Il serait sans doute anachronique de parler ici de dialogue interreligieux ; mais on ne saurait dénier un projet qui entendait bien traiter « des questions religieuses » selon les exigences des « méthodes scientifiques », et donc de quelque religion qu’il s’agisse.
Quelques années plus tard, en 1923, dans un contexte plus apaisé, « les Recherches ayant survécu à la tourmente », le propos se veut encore plus net : « Concourir à la recherche scientifique d’ordre religieux, tel est le programme exprimé par leur titre. »
Or, à feuilleter jusque-là la revue, ne manquent pas les articles sur les différentes religions, ni sur tel ou tel de leurs aspects. Et cette même année 1923, verra paraître un article intitulé « Recul de l’évolutionnisme dans la sociologie et dans l’histoire des religions au cours des dix dernières années » (pp. 383ss). Naturellement la théologie proprement dite, chrétienne et catholique, gardera une place prépondérante, mais sans négliger ni faire oublier les autres religions.

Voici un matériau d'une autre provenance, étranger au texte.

===== src/rtl/instr_retire_monitor_if.sv =====
// Observation bus between the TCES330 control unit and the retire monitor,
// plus the record drain port used by a debug reader or testbench.
interface instr_retire_monitor_if #(
  parameter int unsigned CNT_W = 16
);
  logic             PC_clr;
  logic             IR_ld;
  logic             PC_up;
  logic             D_wr;
  logic             RF_s;
  logic             RF_W_en;
  logic [7:0]       D_addr;
  logic [3:0]       RF_W_addr;
  logic [3:0]       RF_Ra_addr;
  logic [3:0]       RF_Rb_addr;
  logic [2:0]       Alu_s0;
  logic             Rec_rd;
  logic             Rec_valid;
  logic [15:0]      Rec_data;
  logic [CNT_W-1:0] Retire_count;
  logic             Halted;
  logic             Proto_err;
  logic             Overflow;

  // Control-unit / reader side
  modport master (
    output PC_clr, IR_ld, PC_up, D_wr, RF_s, RF_W_en,
    output D_addr, RF_W_addr, RF_Ra_addr, RF_Rb_addr, Alu_s0,
    output Rec_rd,
    input  Rec_valid, Rec_data, Retire_count, Halted, Proto_err, Overflow
  );

  // Monitor side
  modport slave (
    input  PC_clr, IR_ld, PC_up, D_wr, RF_s, RF_W_en,
    input  D_addr, RF_W_addr, RF_Ra_addr, RF_Rb_addr, Alu_s0,
    input  Rec_rd,
    output Rec_valid, Rec_data, Retire_count, Halted, Proto_err, Overflow
  );
endinterface
File: src/rtl/fb_pkg.sv
// Shared frame-buffer constants and the writer state encoding. The VGA reader
// wraps on the same FRAME_PIXELS, so both sides stay in step.
package fb_pkg;

  localparam int unsigned FRAME_PIXELS = 120000;  // 400x300
  localparam int unsigned DATA_W       = 12;      // RGB444
  localparam int unsigned ADDR_W       = 19;

  typedef enum logic [1:0] {
    IDLE  = 2'd0,
    SYNC  = 2'd1,
    WRITE = 2'd2
  } state_t;

endpackage
===== src/rtl/bus_trace_buffer_pkg.sv =====
// Shared definitions for the bus trace buffer: entry layout, FIFO sizing and capture FSM states.
// Field offsets match the layout the SPI monitor unpacks.
package bus_trace_buffer_pkg;

  localparam int ENTRY_W  = 43;
  localparam int DATA_LSB = 0;
  localparam int ADDR_LSB = 16;
  localparam int LDS_BIT  = 40;
  localparam int UDS_BIT  = 41;
  localparam int WR_BIT   = 42;

  localparam int DEPTH_DEF = 16;
  localparam int PTR_W_DEF = 4;

  typedef enum logic [1:0] {
    ST_IDLE   = 2'd0,
    ST_ACTIVE = 2'd1,
    ST_SAMPLE = 2'd2,
    ST_DONE   = 2'd3
  } capture_state_t;

  function automatic logic [ENTRY_W-1:0] pack_entry(
    input logic        wr,
    input logic        uds,
    input logic        lds,
    input logic [23:0] addr,
    input logic [15:0] data
  );
    logic [ENTRY_W-1:0] e;
    e = '0;
    e[WR_BIT]                 = wr;
    e[UDS_BIT]                = uds;
    e[LDS_BIT]                = lds;
    e[ADDR_LSB +: 24]         = addr;
    e[DATA_LSB +: 16]         = data;
    return e;
  endfunction

endpackage


===== src/rtl/trace_fifo.sv =====
// Synchronous first-word-fall-through FIFO with push, pop, clear and occupancy count.
// The head reads as zero while empty so the output is never stale storage.
module trace_fifo #(
  parameter int W     = 43,
  parameter int DEPTH = 16,
  parameter int PTR_W = 4
) (
  input  logic             clk,
  input  logic             rst,
  input  logic             push,
  input  logic             pop,
  input  logic             clear,
  input  logic [W-1:0]     wdata,
  output logic [W-1:0]     rdata,
  output logic [PTR_W:0]   count,
  output logic             full,
  output logic             empty
);

  logic [W-1:0]     mem [DEPTH];
  logic [PTR_W-1:0] wptr;
  logic [PTR_W-1:0] rptr;
  logic             do_push;
  logic             do_pop;

  assign full    = (count == (PTR_W+1)'(DEPTH));
  assign empty   = (count == '0);
  // A push into a full FIFO succeeds only when the head leaves in the same cycle.
  assign do_push = push & (~full | pop);
  assign do_pop  = pop & ~empty;
  assign rdata   = empty ? '0 : mem[rptr];

  always_ff @(posedge clk) begin
    if (rst) begin
      wptr  <= '0;
      rptr  <= '0;
      count <= '0;
    end else if (clear) begin
      wptr  <= '0;
      rptr  <= '0;
      count <= '0;
    end else begin
      if (do_push) wptr <= wptr + 1'b1;
      if (do_pop)  rptr <= rptr + 1'b1;
      case ({do_push, do_pop})
        2'b10:   count <= count + 1'b1;
        2'b01:   count <= count - 1'b1;
        default: count <= count;
      endcase
    end
  end

  always_ff @(posedge clk) begin
    if (!rst && !clear && do_push) mem[wptr] <= wdata;
  end

endmodule


===== src/rtl/bus_trace_buffer.sv =====
// Captures each completed 68000 bus cycle into a FWFT trace FIFO read by the SPI monitor.
// Valid/ready: an entry is transferred when VALID_OUT and POP_IN are both high on a CPUCLK_IN edge.
module bus_trace_buffer
  import bus_trace_buffer_pkg::*;
#(
  parameter int DEPTH = DEPTH_DEF,
  parameter int PTR_W = PTR_W_DEF
) (
  input  logic                CPUCLK_IN,
  input  logic                RESET_IN,
  input  logic                RUN_IN,
  input  logic                AS_IN,
  input  logic                WR_IN,
  input  logic                UDS_IN,
  input  logic                LDS_IN,
  input  logic                DTACK_IN,
  input  logic [23:0]         ADDR_IN,
  input  logic [15:0]         DATA_IN,
  input  logic                POP_IN,
  input  logic                CLEAR_IN,
  output logic [ENTRY_W-1:0]  ENTRY_OUT,
  output logic                VALID_OUT,
  output logic [PTR_W:0]      COUNT_OUT,
  output logic                OVERFLOW,
  output capture_state_t      state_dbg
);

  capture_state_t     state;
  logic               wr_q;
  logic               uds_q;
  logic               lds_q;
  logic [23:0]        addr_q;
  logic [ENTRY_W-1:0] entry_q;
  logic               push_req;
  logic               fifo_full;
  logic               fifo_empty;

  always_ff @(posedge CPUCLK_IN) begin
    if (RESET_IN) begin
      state    <= ST_IDLE;
      wr_q     <= 1'b0;
      uds_q    <= 1'b0;
      lds_q    <= 1'b0;
      addr_q   <= '0;
      entry_q  <= '0;
      push_req <= 1'b0;
    end else begin
      push_req <= 1'b0;
      case (state)
        ST_IDLE: begin
          if (AS_IN && RUN_IN) state <= ST_ACTIVE;
        end
        ST_ACTIVE: begin
          if (!RUN_IN || !AS_IN) begin
            state <= ST_IDLE;
          end else if (DTACK_IN && (UDS_IN || LDS_IN)) begin
            wr_q   <= WR_IN;
            uds_q  <= UDS_IN;
            lds_q  <= LDS_IN;
            addr_q <= ADDR_IN;
            state  <= ST_SAMPLE;
          end
        end
        ST_SAMPLE: begin
          // Read data settles one clock after DTACK, so the data bus is taken here.
          if (!RUN_IN) begin
            state <= ST_IDLE;
          end else begin
            entry_q  <= pack_entry(wr_q, uds_q, lds_q, addr_q, DATA_IN);
            push_req <= 1'b1;
            state    <= ST_DONE;
          end
        end
        ST_DONE: begin
          if (!RUN_IN || !AS_IN) state <= ST_IDLE;
        end
        default: state <= ST_IDLE;
      endcase
    end
  end

  always_ff @(posedge CPUCLK_IN) begin
    if (RESET_IN || CLEAR_IN) OVERFLOW <= 1'b0;
    else if (push_req && fifo_full && !POP_IN) OVERFLOW <= 1'b1;
  end

  trace_fifo #(
    .W     (ENTRY_W),
    .DEPTH (DEPTH),
    .PTR_W (PTR_W)
  ) u_fifo (
    .clk   (CPUCLK_IN),
    .rst   (RESET_IN),
    .push  (push_req),
    .pop   (POP_IN),
    .clear (CLEAR_IN),
    .wdata (entry_q),
    .rdata (ENTRY_OUT),
    .count (COUNT_OUT),
    .full  (fifo_full),
    .empty (fifo_empty)
  );

  assign VALID_OUT = ~fifo_empty;
  assign state_dbg = state;

endmodule


===== config.mk =====
export PLATFORM = sky130hd
export DESIGN_NAME = bus_trace_buffer
export DESIGN_NICKNAME = d
export VERILOG_FILES = /design/src/rtl/bus_trace_buffer_pkg.sv /design/src/rtl/trace_fifo.sv /design/src/rtl/bus_trace_buffer.sv
export SDC_FILE = /design/constraint.sdc
export NUM_CORES = 1
export LEC_CHECK = 0
export CAP_MARGIN = 5
export CELL_PAD_IN_SITES_DETAIL_PLACEMENT = 0
export CELL_PAD_IN_SITES_GLOBAL_PLACEMENT = 1
export CORE_MARGIN = 4
export CORE_UTILIZATION = 48
export DETAILED_ROUTE_END_ITERATION = 16
export PLACE_DENSITY_LB_ADDON = 0.1
export SLEW_MARGIN = 10
export SYNTH_ARGS = -nofsm -noshare
export SYNTH_HDL_FRONTEND = slang
export SYNTH_SLANG_ARGS = --single-unit

===== constraint.sdc =====
create_clock -name CPUCLK_IN -period 5.3 [get_ports CPUCLK_IN]
set_input_delay 1.06 -clock CPUCLK_IN [delete_from_list [all_inputs] [get_ports CPUCLK_IN]]
set_output_delay 1.06 -clock CPUCLK_IN [all_outputs]
set_load 0.03 [all_outputs]

==> results.ini <==
[placement]
gp_congestion=0.714
place_ws_ns=0.596
dpl_cell_area_mm2=0.0319
dp.final_hpwl_um=34400
io_buffers=101

[cells_and_area]
stdcell_area_mm2=0.0346
final_util_pct=57.1
area_growth_syn_to_layout_pct=16.9
nFillCells=4603
drive_gt1_share_pct=24.3
n_antenna_cell=0
nNetsFinal=1670

[drt]
wire_per_inst_um=26.8
antenna_left=0
firstDrtPassIters=5
drt_wl_total_um=65800
drc_errors=0
vias_per_cell=5.87
first_iter_violations=1164
vias=14400

[clock_network]
cts_buffers=79
cts_tree=built
clock_sinks=779
post_cts_buffers=0
ctsResizeCount=0
clockBufferDepth=3
cts.hold.buffers_added=0
htreeDepth=3
insertion_delay_ns=0.61
root_buffer=clkbuf_16
clk_pin_slew_ns=0.06

[sta]
worst_pin_slew_ns=1.18
layout_worst_path_cycle_share_pct=93.7
setup_tns_ns=0
finalSetupViolCount=0
skew_ns=0.0160
max_freq_ghz=0.201
slew_viol_final=0
hold_violations=0
finalHoldWorstSlack_ns=0.452
postLayoutSetupSlackWorst_ns=0.334
fin_crit_ns=4.97
grt_setup_unrepaired=false
max-slew-margin-rel_pct=21.0

[logic_synthesis]
yosysTopAreaCell=edfxtp_1
synthArstFlopShare_pct=0
yosys_warnings=0
postSynthAreaPerCell_um2=20.2
yosysTopAreaCellShare_pct=69.7
ys_seq_area_share_pct=75.9
netlist_area_mm2=0.0296
synth_area_leaders=edfxtp_1 (70%), mux4_2 (13%), dfxtp_1 (6.1%)
synth_common_cells=edfxtp_1 (688), mux4_2 (172), nand2_1 (92)
ys_ff_latch=779
syn-num-nets=1524
syn_inst=1465
synth_enable_flop_cells=688
ys.flop_type=edfxtp_1
synth.distinct_cells=48
synth_most_common_cell=edfxtp_1

[floorplanning]
coreArea_mm2=0.0607
num_rows=90
fp.dieArea_mm2=0.0658
fp.dieW_um=256
die_y_um=256
ioPinCount=102
start_util_pct=48.8

[pwr]
irDropWorstVdd_uv=231
power.density_mw_per_mm2=356
clock_power_share_pct=46.1
p_switching_mw=2.27
leakage_nw=11.3
seqPwrFrac_pct=53.4
pwr-share-comb_pct=0.5
internal_power_mw=10.1
netSwitchingFraction_pct=18.4

[critical_path]
end_kind=output pin
path_max_fanout=24
critPathRequiredTime_ns=4.24
critical_path.slowest_cell=nor3b_4
reg2reg_from=u_fifo.count[1]
critPathMaxStageDelay_ns=0.73
critPathLaunchType=flip-flop
critPathLaunch=u_fifo.count[2]
crit_type=reg -> out
worstPathCellList=or4_1 > nor2_4 > nor3b_4 > buf_4 > a221o_1 > clkdlybuf4s50_1
arrival_ns=3.91

[grt]
antenna_found_initial=0
grt_max_degree=88
grt_usage_pct=20.1
overflow=0
grt_pass1_vias=15100
grt_pass1_wl_um=98200

[worst_hold_path]
hold_path.class=reg -> reg
hold_start=addr_q[21]

[run_status]
status=complete, no violations

[job]
drv_cap=0

placed cells by master (no fill, tap or decap), types with 6 or more instances in the layout:
master	count
inv_1	6
ha_1	9
buf_4	30
nor2b_1	43
clkinv_2	8
clkinv_1	11
a221o_1	43
bufinv_16	8
clkbuf_1	18
nand3_1	10
nor2_4	14
mux2_2	43
a21oi_1	47
nor2_1	40
edfxtp_1	688
dfxtp_1	88
clkbuf_8	13
buf_12	19
clkbuf_16	83
mux4_2	172
mux2i_1	29
clkdlybuf4s50_1	100
nand2_1	92
state kept, by name, summed over array words and instances, names as in the netlist, named ones only:
name          flops
u_fifo.mem      688
wr_q              1
entry_q          43
push_req          1
state_dbg         2
addr_q           24
uds_q             1
u_fifo.rptr       4
OVERFLOW          1
u_fifo.count      5
u_fifo.wptr       4
lds_q             1
stage by stage:
| step | instances | total power, mW |
|---|---|---|
| global route | 2458 | 12.7 |
| floorplan | 1465 | 6.73 |
| finish | 2458 | 12.3 |
| global placement | 2311 | 6.78 |
| CTS | 2458 | 12.4 |
| detailed placement | 2311 | 6.78 |
cell families after synthesis:
family / Yosys count / share of synthesized area [%]
xor+xnor: 7 / 0.207
mux: 244 / 15.7
fa+ha+maj: 9 / 0.380
simple gates: 226 / 3.60
buf+inv: 91 / 1.44
flops: 779 / 75.9
compound gates: 109 / 2.78
power by group through the flow:
stage | registers, mW | clock network [mW] | logic, mW
final | 6.58 | 5.68 | 0.0666
after global routing | 6.58 | 6.05 | 0.0703
after CTS | 6.58 | 5.80 | 0.0675
after detailed placement | 6.71 | 0 | 0.0673
after global placement | 6.71 | 0 | 0.0668
after floorplan | 6.71 | 0 | 0.0171
area by class of cell:
type | count | area (um2) | share of cell area (%)
Clock inverter | 32 | 360 | 1.04
Multi-Input combinational cell | 596 | 6860 | 19.8
Sequential cell | 779 | 22500 | 64.9
Tap cell | 782 | 978 | 2.82
Inverter | 6 | 22.5 | 0.0650
Timing Repair Buffer | 149 | 1610 | 4.64
Clock buffer | 114 | 2320 | 6.71
critical path, delay by kind of cell, from the launching register on:
| kind | cells | cell delay (ns) |
|---|---|---|
| AOI/OAI and AO/OA | 1 | 0.31 |
| and+or+nand+nor | 3 | 1.24 |
| DFF | 1 | 0.50 |
| buffers and inverters | 2 | 1.24 |
layer usage:
metal	vias to the layer above	part of all wire [%]	GRT usage [%]
met4	0	2.0	5.12
met1	7709	44	29.3
met5	-	0	0
met2	366	49	32.0
li1	6264	-	-
met3	90	5.0	3.46
worst paths after layout:
kind | slack, ns | endpoint | cells after the start
worst max-delay path | 0.33 | ENTRY_OUT[32] | 6
worst min-delay path | 0.45 | entry_q[37] | 2
worst max register to register | 1.99 | u_fifo.count[2] | 10
worst min register to register | 0.45 | entry_q[37] | 2
No activity file was read; power rests on OpenSTA's default activity.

Proposer aujourd’hui à nos lecteurs un premier dossier sur la « Théologie des religions », c’est naturellement s’inscrire dans les besoins et nécessités de notre époque ; c’est aussi honorer une tradition, voire une fondation, qui donc, dès le début, accordèrent à l’histoire des religions, à l’étude sérieuse—scientifique—des autres religions, une place importante. C’est dire que pour une large part, ces dossiers se placent sous l’égide du projet du P. de Grandmaison et des Recherches, même s’ils se rapportent aux besoins et nécessités qui sont les nôtres aujourd’hui.
Le premier, dans le présent numéro, se veut en quelque sorte fondamental quant à la problématique en théologie des religions (J.-M. Aveline), quant au thème même de « religion » et des « comportements religieux des humains » (M. Meslin), le théologico-politique ne pouvant être naturellement oublié en pareille occurrence (P. Valadier). Enfin, la dynamique « vers une théologie du dialogue et des rencontres » (Geneviève Comeau) nous placera dans cette forme d’urgence qui exige en même temps prudence et rigueur.
Faut-il ajouter que ces auteurs ont tous une expérience concrète de ce dont ils traitent? Engagés soit dans des Institutions spécialisées (l’ISTR de Marseille, pour J.-M. Aveline), soit par leurs positions intellectuelles et pastorales, ils nous proposent tout autant leurs réflexions que leur expérience. Qu’au nom de tous nos lecteurs, ils soient dès maintenant remerciés.